Questo dipende, secondo Osterholm, da come i capi di stato, e i rappresentanti – nei consessi internazionali delle autorità dei vari paesi – decidono di agire. Spetta loro di affrontare le questioni economiche, di sicurezza, di salute che la prossima pandemia porrà in primo piano, e decidere come investire i propri mezzi.
“Ogni paese deve rendersi conto – ammoniva ancora – che, se anche possiede dosi vaccinali per proteggere i propri cittadini, l’impatto economico di una pandemia mondiale infliggerà molti danni a tutti. Le risorse necessarie per prepararsi nel migliore dei modi saranno costose, ma vanno considerate alla luce di quanto costerebbe non prendere iniziative: si prospetterebbe un’economia globale zoppicante per molti anni”.
“Questo – concludeva infine lo studioso – è il punto critico. Il tempo scorre e la prossima pandemia potrebbe essere sempre più vicina. Dobbiamo agire con decisione e cognizione di causa. Un giorno, dopo che la prossima pandemia sarà avvenuta e passata, una commissione come quella dell’11 settembre sarà interpellata per valutare quanto i governi, le imprese, i dirigenti della salute pubblica abbiano preparato il mondo per la catastrofe, una volta avuto chiaro il pericolo. Quale sarà il verdetto?”.
Purtroppo la cosa ci tocca, ci ha toccato da vicino. E ora la domanda rimbalza dal 2005 fino al 2020. Fino a noi. Speriamo che la battaglia che tanti, ammalati e sanitari, stanno coraggiosamente combattendo ancora in questi giorni (accompagnata spesso da inutile retorica) non rimanga solo scritta nel tempo come una delle tante pandemie -la spagnola, l’asiatica, la Sars- che hanno falciato con le vittime anche il rispetto e l’onorabilità dell’umanità.
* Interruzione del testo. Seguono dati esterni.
From an optimization exercise on the open Yosys and OpenROAD flow, aimed at small area and a short achievable clock period; shortcuts taken in it are not production practice. Only simulation tests tie the RTL to the original design; equivalence was not proved. Power is estimated from default activity; no workload was simulated.

==> inputs of 08-03 <==
==> flow/design.v <==
package spm_pkg;
  localparam int unsigned COUNT_BITS = 5;
  localparam int unsigned CFG_INDEX_BITS = 2;
  localparam int unsigned FIELD_BITS = 32;
  localparam int unsigned INDEX_BITS = 4;
  localparam logic [COUNT_BITS-1:0] ROW_COUNT_RESET = 5'd4;
  localparam logic [COUNT_BITS-1:0] COL_COUNT_RESET = 5'd4;
  localparam logic [CFG_INDEX_BITS-1:0] REG_ROW_COUNT = 2'd0;
  localparam logic [CFG_INDEX_BITS-1:0] REG_COL_COUNT = 2'd1;
  localparam logic CMD_LOAD = 1'b0;
  localparam logic CMD_EMIT = 1'b1;
  typedef enum logic [3:0] {
    HEAD_RIGHT = 4'b0001,
    HEAD_DOWN  = 4'b0010,
    HEAD_LEFT  = 4'b0100,
    HEAD_UP    = 4'b1000
  } heading_t;
  typedef struct packed {
    logic                         cmd;
    logic signed [FIELD_BITS-1:0] load_value;
  } req_item_t;
  typedef struct packed {
    logic signed [FIELD_BITS-1:0] element;
    logic [INDEX_BITS-1:0]        row_index;
    logic [INDEX_BITS-1:0]        col_index;
    logic                         last_of_spiral;
  } rsp_item_t;
  typedef struct packed {
    logic restart;
    logic step;
  } walk_ctrl_t;
endpackage
module spm_ram #(
  parameter int unsigned WIDTH = 32,
  parameter int unsigned DEPTH = 256
) (
  input  logic                     clk,
  input  logic                     we,
  input  logic [7:0]               waddr,
  input  logic [WIDTH-1:0]         wdata,
  input  logic                     rload,
  input  logic [7:0]               raddr_new,
  output logic [WIDTH-1:0]         rdata
);
  localparam int unsigned NB = 32;   
  localparam int unsigned NS = 8;    
  logic [2:0] ph, ph1;   
  logic [NS-1:0]             dl_v;
  logic [NS-1:0][7:0]        dl_a;
  logic [NS-1:0][WIDTH-1:0]  dl_d;
  logic [NB-1:0][NS-1:0][WIDTH-1:0] ring;
  always_ff @(posedge clk) begin
    ph1 <= ph1 + 3'd1;
    ph  <= ph1;
  end
  always_ff @(posedge clk) begin
    dl_v <= {dl_v[NS-2:0], we};
    dl_a <= {dl_a[NS-2:0], waddr};
    dl_d <= {dl_d[NS-2:0], wdata};
  end
  logic [NS-1:0]  nv;
  logic [NS-1:0][7:0] na;
  logic [NS-1:0]  cz, cn, sz_d, sn_d, sz, sn;
  logic [NB-1:0]  ins_d_en, ins_en;
  logic           any_z;
  always_comb begin
    logic seen_z;
    nv = {dl_v[NS-2:0], we};
    na = {dl_a[NS-2:0], waddr};
    for (int j = 0; j < NS; j++) begin
      cz[j] = nv[j] && na[j][2:0] == ph1 && na[j][7:3] == 5'd0;
      cn[j] = nv[j] && na[j][2:0] == ph1 && na[j][7:3] != 5'd0;
    end
    seen_z = 1'b0;
    for (int j = 0; j < NS; j++) begin
      sz_d[j] = cz[j] && !seen_z;
      seen_z  = seen_z || cz[j];
    end
    sn_d = cn;
    ins_d_en[0] = seen_z;
    for (int b = 1; b < NB; b++) begin
      ins_d_en[b] = 1'b0;
      for (int j = 0; j < NS; j++) begin
        ins_d_en[b] = ins_d_en[b] || (cn[j] && na[j][7:3] == 5'(b));
      end
    end
  end
  always_ff @(posedge clk) begin
    sz     <= sz_d;
    sn     <= sn_d;
    ins_en <= ins_d_en;
  end
  logic [WIDTH-1:0] bus_z, bus_n;
  always_comb begin
    bus_z = '0;
    bus_n = '0;
    for (int j = 0; j < NS; j++) begin
      bus_z = bus_z | (dl_d[j] & {WIDTH{sz[j]}});
      bus_n = bus_n | (dl_d[j] & {WIDTH{sn[j]}});
    end
  end
  for (genvar b = 0; b < NB; b++) begin : g_bank
    logic [WIDTH-1:0] ins_d;
    if (b == 0) begin : g_z
      assign ins_d = bus_z;
    end else begin : g_n
      assign ins_d = bus_n;
    end
    always_ff @(posedge clk) begin
      for (int p = 0; p < NS - 1; p++) begin
        ring[b][p] <= ring[b][p+1];
      end
      ring[b][NS-1] <= ins_en[b] ? ins_d : ring[b][0];
    end
  end
  logic [7:0]       r_addr;
  logic [NB-1:0]    r_bank;    
  logic [NS-1:0]    r_pos;     
  logic [2:0]       pos_new;
  assign pos_new = raddr_new[2:0] - ph1;
  always_ff @(posedge clk) begin
    if (rload) begin
      r_addr <= raddr_new;
      for (int i = 0; i < NB; i++) begin
        r_bank[i] <= raddr_new[7:3] == 5'(i);
      end
      for (int i = 0; i < NS; i++) begin
        r_pos[i]  <= pos_new == 3'(i);
      end
    end else begin
      r_pos <= {r_pos[0], r_pos[NS-1:1]};
    end
  end
  logic [NB-1:0][WIDTH-1:0] bank_rd;
  logic [WIDTH-1:0] ring_rd, byp_d;
  logic [NS-1:0]    hit, hsel;
  logic             any_hit;
  always_comb begin
    logic seen;
    for (int b = 0; b < NB; b++) begin
      bank_rd[b] = '0;
      for (int p = 0; p < NS; p++) begin
        bank_rd[b] = bank_rd[b] | (ring[b][p] & {WIDTH{r_pos[p]}});
      end
    end
    ring_rd = '0;
    for (int b = 0; b < NB; b++) begin
      ring_rd = ring_rd | (bank_rd[b] & {WIDTH{r_bank[b]}});
    end
    seen = 1'b0;
    for (int j = 0; j < NS; j++) begin
      hit[j]  = dl_v[j] && dl_a[j] == r_addr;
      hsel[j] = hit[j] && !seen;
      seen    = seen || hit[j];
    end
    any_hit = seen;
    byp_d = '0;
    for (int j = 0; j < NS; j++) begin
      byp_d = byp_d | (dl_d[j] & {WIDTH{hsel[j]}});
    end
    rdata = any_hit ? byp_d : ring_rd;
  end
endmodule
Soprattutto di quanti, avendo nelle mani le redini, avrebbero da sempre potuto – e dovuto – capire, e prevedere, programmare e operare per rendere la vita sul pianeta meno incerta.
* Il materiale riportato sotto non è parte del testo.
This design comes from an exercise in tuning for small area on the open sky130 flow, not from production work.
RTL that was checked went through simulation tests only; none was proved equivalent to the original.
No activity file was given, so power comes from the tool's default toggle rates.

Design xbar_unmuxed, start of the top module:
module xbar_unmuxed (
  input  logic          clk_i,
  input  logic          arst_n_i,
  input  logic [63:0]   s_aw_addr,
  input  logic [1:0]    s_aw_valid,
  output logic [1:0]    s_aw_ready,
  input  logic [63:0]   s_w_data,
  input  logic [7:0]    s_w_strb,
  input  logic [1:0]    s_w_valid,
  output logic [1:0]    s_w_ready,
  output logic [3:0]    s_b_resp,
  output logic [1:0]    s_b_valid,
  input  logic [1:0]    s_b_ready,
  input  logic [63:0]   s_ar_addr,
  input  logic [1:0]    s_ar_valid,
  output logic [1:0]    s_ar_ready,
  output logic [63:0]   s_r_data,
  output logic [3:0]    s_r_resp,
  output logic [1:0]    s_r_valid,
  input  logic [1:0]    s_r_ready,
  output logic [191:0]  m_aw_addr,
  output logic [5:0]    m_aw_valid,
  input  logic [5:0]    m_aw_ready,
  output logic [191:0]  m_w_data,
  output logic [23:0]   m_w_strb,
  output logic [5:0]    m_w_valid,
  input  logic [5:0]    m_w_ready,
  input  logic [11:0]   m_b_resp,
  input  logic [5:0]    m_b_valid,
  output logic [5:0]    m_b_ready,
  output logic [191:0]  m_ar_addr,
  output logic [5:0]    m_ar_valid,
  input  logic [5:0]    m_ar_ready,
  input  logic [191:0]  m_r_data,
  input  logic [11:0]   m_r_resp,
  input  logic [5:0]    m_r_valid,
  output logic [5:0]    m_r_ready,
  input  logic [7:0]    map_idx_i,
  input  logic [127:0]  map_start_i,
  input  logic [127:0]  map_end_i,
  input  logic [1:0]    en_default_mst_i,
  input  logic [3:0]    default_mst_i
);
==> flow/config.mk <==
export PLATFORM = sky130hd
export DESIGN_NAME = xbar_unmuxed
export DESIGN_NICKNAME = xbar_unmuxed
export VERILOG_FILES = /design/flow/design.v
export SDC_FILE = /design/flow/constraint.sdc
export NUM_CORES = 4
export LEC_CHECK = 0
export CAP_MARGIN = 20
export CORE_AREA = 5 5 535 535
export DIE_AREA = 0 0 540 540
export SLEW_MARGIN = 20
export SYNTH_HIERARCHICAL = 1
export SYNTH_MINIMUM_KEEP_SIZE = 0
==> flow/constraint.sdc <==
create_clock -name core_clock -period 12.0 [get_ports {clk_i}]
set_input_delay 2.4000 -clock core_clock [delete_from_list [all_inputs] [get_ports {clk_i}]]
set_output_delay 2.4000 -clock core_clock [all_outputs]
set_load 0.01 [all_outputs]
run.sh (not shown) runs the stock make flow with config.mk's settings and CLKGATE_MAP_FILE= SYNTH_SCRIPT=/design/flow/synth_recipe.tcl, a recipe that flattens the netlist after the stock synthesis.
The starting point completed with no timing, DRC or antenna violations.
Source: an optimization exercise on an open RTL-to-GDS flow (aim: small area and a short achievable clock period). Production flows keep margins and buffers that such runs may drop. Only simulation tests tie the RTL to the original design; equivalence was not proved. Power and IR drop assume default switching activity.

==> try-fjord <==
==> flow/design.v (excerpt) <==
module conv_top (
	input  logic    clk,
	input  logic    rst_n,
	input  logic    filter_valid,
	input  logic    image_valid,
	input  conv_pkg::sample_t in_data,
	output logic    out_valid,
	output conv_pkg::result_t out_data
);
clock: 4.5 ns
lec_check: 0
abc_clock_period_in_ps: 2050
cap_margin: 20
core_margin: 2
core_utilization: 40
cts_buf_list: sky130_fd_sc_hd__clkbuf_16
cts_cluster_diameter: 150
cts_cluster_size: 25
setup_slack_margin: 2.45
slew_margin: 20
synth_hierarchical: 1
run.sh (not shown) runs the stock make flow with config.mk's settings and CLKGATE_MAP_FILE= SYNTH_SCRIPT=/design/flow/synth_recipe.tcl, a recipe that flattens the netlist after the stock synthesis.
==> inputs of try-violet, as changes to try-fjord <==
ABC_CLOCK_PERIOD_IN_PS = 1950   (was 2050)
SETUP_SLACK_MARGIN = 2.55   (was 2.45)
==> inputs of try-xenon, as changes to try-fjord <==
--- a/flow/design.v
+++ b/flow/design.v
@@ -56,37 +56,16 @@
 endmodule
 module csa_xn (
 	input  logic a,
 	input  logic b,
 	output logic y
 );
 	assign y = ~(a ^ b);
 endmodule
-module csa_bpp (
-	input  logic x1,
-	input  logic x0,
-	input  logic one,
-	input  logic two,
-	input  logic neg,
-	output logic y
-);
-	logic s;
-	csa_bsel u_sel (.x1(x1), .x0(x0), .one(one), .two(two), .s(s));
-	assign y = s ^ neg;
-endmodule
-module csa_bsel (
-	input  logic x1,
-	input  logic x0,
-	input  logic one,
-	input  logic two,
-	output logic s
-);
-	assign s = ~((one & x1) | (two & x0));
-endmodule
 `timescale 1ns/10ps
 module filter_tap_loader (
 	input  logic    clk,
 	input  logic    filter_valid,
 	input  conv_pkg::sample_t in_data,
 	output logic [conv_pkg::TAPS-1:0][1:0] bt_one,
 	output logic [conv_pkg::TAPS-1:0][1:0] bt_two,
 	output logic [conv_pkg::TAPS-1:0][1:0] bt_neg,
@@ -136,24 +115,16 @@
 		for (int k = 0; k < conv_pkg::TAPS - 2; k++) begin
 			win[k] <= win[k+1];
 		end
 		win[conv_pkg::TAPS-2] <= cs;
 	end
 	always_comb begin
 		win[conv_pkg::TAPS-1] = cs;
 	end
-	localparam int WIN_EXTRA = 0;
-	conv_pkg::col_sum_t win_old [WIN_EXTRA > 0 ? WIN_EXTRA : 1];
-	always_ff @(posedge clk) begin
-		win_old[0] <= win[0];
-		for (int e = 1; e < WIN_EXTRA; e++) begin
-			win_old[e] <= win_old[e-1];
-		end
-	end
 	logic rt_n0;
 	logic rt_n1;
 	logic rt_n2;
 	logic rt_n3;
 	logic rt_n4;
 	logic rt_n5;
 	logic rt_n6;
 	logic rt_n7;
CTS_CLUSTER_SIZE = 20   (was 25)
==> qor summary <==
Status: try-xenon finished clean; try-violet finished clean; try-fjord finished clean
Leading cell type in the layout, fill and taps excluded: try-xenon sky130_fd_sc_hd__dfxtp_1; try-violet sky130_fd_sc_hd__edfxtp_1; try-fjord sky130_fd_sc_hd__dfxtp_1
Combinational cell fraction of total power: try-xenon 46.8%; try-violet 48.6%; try-fjord 46.7%
Number of global-route vias before repair: try-xenon 8785; try-violet 9081; try-fjord 8662
Portion of total power attributed to the clock network: try-xenon 13.9%; try-violet 12.8%; try-fjord 13.2%
Fmax: try-xenon 488 MHz; try-violet 507 MHz; try-fjord 496 MHz
Number of warnings issued by yosys: try-xenon 12; try-violet 13; try-fjord 13
Total design power: try-xenon 14200 uW; try-violet 14500 uW; try-fjord 14000 uW
Clock insertion delay at the later pin of the skew report: try-xenon 0.53 ns; try-violet 0.54 ns; try-fjord 0.54 ns
Placement Setup Slack: try-xenon 2.08 ns; try-violet 2.15 ns; try-fjord 2.14 ns
Final standard cell count with taps included and fillers excluded: try-xenon 1737; try-violet 1748; try-fjord 1716
Detailed-routed wire length on met3: try-xenon 977 um; try-violet 989 um; try-fjord 959 um
M1 WL: try-xenon 13300 um; try-violet 13500 um; try-fjord 12800 um
HPWL after DPL: try-xenon 20300 um; try-violet 20800 um; try-fjord 20600 um
Clock tree buffer count of the final layout: try-xenon 22; try-violet 19; try-fjord 19
Total sequential power: try-xenon 5580 uW; try-violet 5590 uW; try-fjord 5600 uW
Clk pwr: try-xenon 1960 uW; try-violet 1850 uW; try-fjord 1850 uW
Power Density: try-xenon 768 nW/um^2; try-violet 767 nW/um^2; try-fjord 764 nW/um^2
Context: an optimization exercise on an open-source flow, tuned for small area, a short achievable clock period and few clock cycles per item. The choices shown serve that exercise and are no tape-out recipe. In this exercise RTL edits were held to simulation tests only and were not proved equivalent to the original.

## design/flow/flow/run.sh

```bash
#!/bin/bash
# Own layout flow: the standard flow (standard.sh), with
#  - synthesis as standard.sh does it, except for the ABC mapping script
#    (flow/abc.script) used for the logic between the registers;
#  - the ORFS knobs in flow/knobs.txt added to the layout's make call.
# Registers, their names and cells are the standard synthesis's: the
# flip-flops are mapped before ABC runs and ABC does not touch them.
# Each tool's full output goes to a log file of its own in this folder.
set -euo pipefail
here=$(pwd)
fdir=$here/flow

# synthesis script: synth_recipe.tcl with ORFS's synth.tcl swapped for a copy
# whose abc call uses flow/abc.script.
sed "s#^  log_cmd abc {\*}\$abc_args#  set abc_args [lreplace \$abc_args 1 1 $fdir/abc.script]\n  log_cmd abc {*}\$abc_args#" \
  "$FLOW_HOME/scripts/synth.tcl" > "$here/own_synth.tcl"
grep -q "abc.script" "$here/own_synth.tcl"
sed "s#\$::env(SCRIPTS_DIR)/synth.tcl#$here/own_synth.tcl#" "$here/synth_recipe.tcl" > "$here/own_synth_recipe.tcl"
grep -q "own_synth.tcl" "$here/own_synth_recipe.tcl"

knobs=()
if [[ -f $fdir/knobs.txt ]]; then
  while IFS= read -r line; do
    [[ -n "$line" && "$line" != \#* ]] && knobs+=("$line")
  done < "$fdir/knobs.txt"
fi

bash standard.sh "SYNTH_SCRIPT=$here/own_synth_recipe.tcl" synth > "$here/synth.log" 2>&1
bash standard.sh "SYNTH_SCRIPT=$here/own_synth_recipe.tcl" "${knobs[@]}" finish > "$here/layout.log" 2>&1
test -f "$here/out/final.def"
```

## design/flow/flow/abc.script

```
strash
dch
map -B 0.9 -f
topo
stime -c
buffer -c
upsize -c
dnsize -c
```

## design/flow/flow/knobs.txt

```
BUFFER_PORTS_ARGS=-buffer_cell sky130_fd_sc_hd__buf_1
SETUP_SLACK_MARGIN=5.5
```

## design/flow/standard.sh

```bash
#!/bin/bash
# synth_recipe.tcl (not shown) runs the flow's synth.tcl, then flattens the netlist and writes it again
# the make line also repeats each setting of config.mk as NAME=value (left out here)
make -C /OpenROAD-flow-scripts/flow DESIGN_CONFIG=/design/flow/config.mk WORK_HOME=/design/flow/orfs CLKGATE_MAP_FILE= SYNTH_SCRIPT=/design/flow/synth_recipe.tcl "${@:-finish}"
```

## design/flow/config.mk

```make
export PLATFORM = sky130hd
export DESIGN_NAME = sm4Core
export DESIGN_NICKNAME = sm4Core
export VERILOG_FILES = /design/flow/design.v
export SDC_FILE = /design/flow/constraint.sdc
export NUM_CORES = 8
export LEC_CHECK = 0
export CAP_MARGIN = 20
export CORE_MARGIN = 2
export CORE_UTILIZATION = 60
export SETUP_SLACK_MARGIN = 5
export SLEW_MARGIN = 20
export TNS_END_PERCENT = 0
```

## design/flow/constraint.sdc

```tcl
create_clock -name core_clock -period 11.0 [get_ports {clk}]
set_input_delay 2.2000 -clock core_clock [delete_from_list [all_inputs] [get_ports {clk}]]
set_output_delay 2.2000 -clock core_clock [all_outputs]
set_load 0.01 [all_outputs]
```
Le attuali ‘scaramucce’ in Europa, dove, nonostante tutto, si continua a ragionare con l’egoismo cieco e limitante di sempre, le negative smargiassate americane, l’intransigenza ostativa dei regimi totalitari sono purtroppo specchio di quell’universale ignoranza che il mondo sta riflettendo anche, e più che mai, in questo disperato momento di fragilità.
Nella pozzanghera putrida del virus si profila il volto contagioso e universale dell’egocentrismo degli indifferenti, dei piccoli e grandi potenti dell’affarismo quotidiano, dei cinici manovratori delle supreme leve del comando.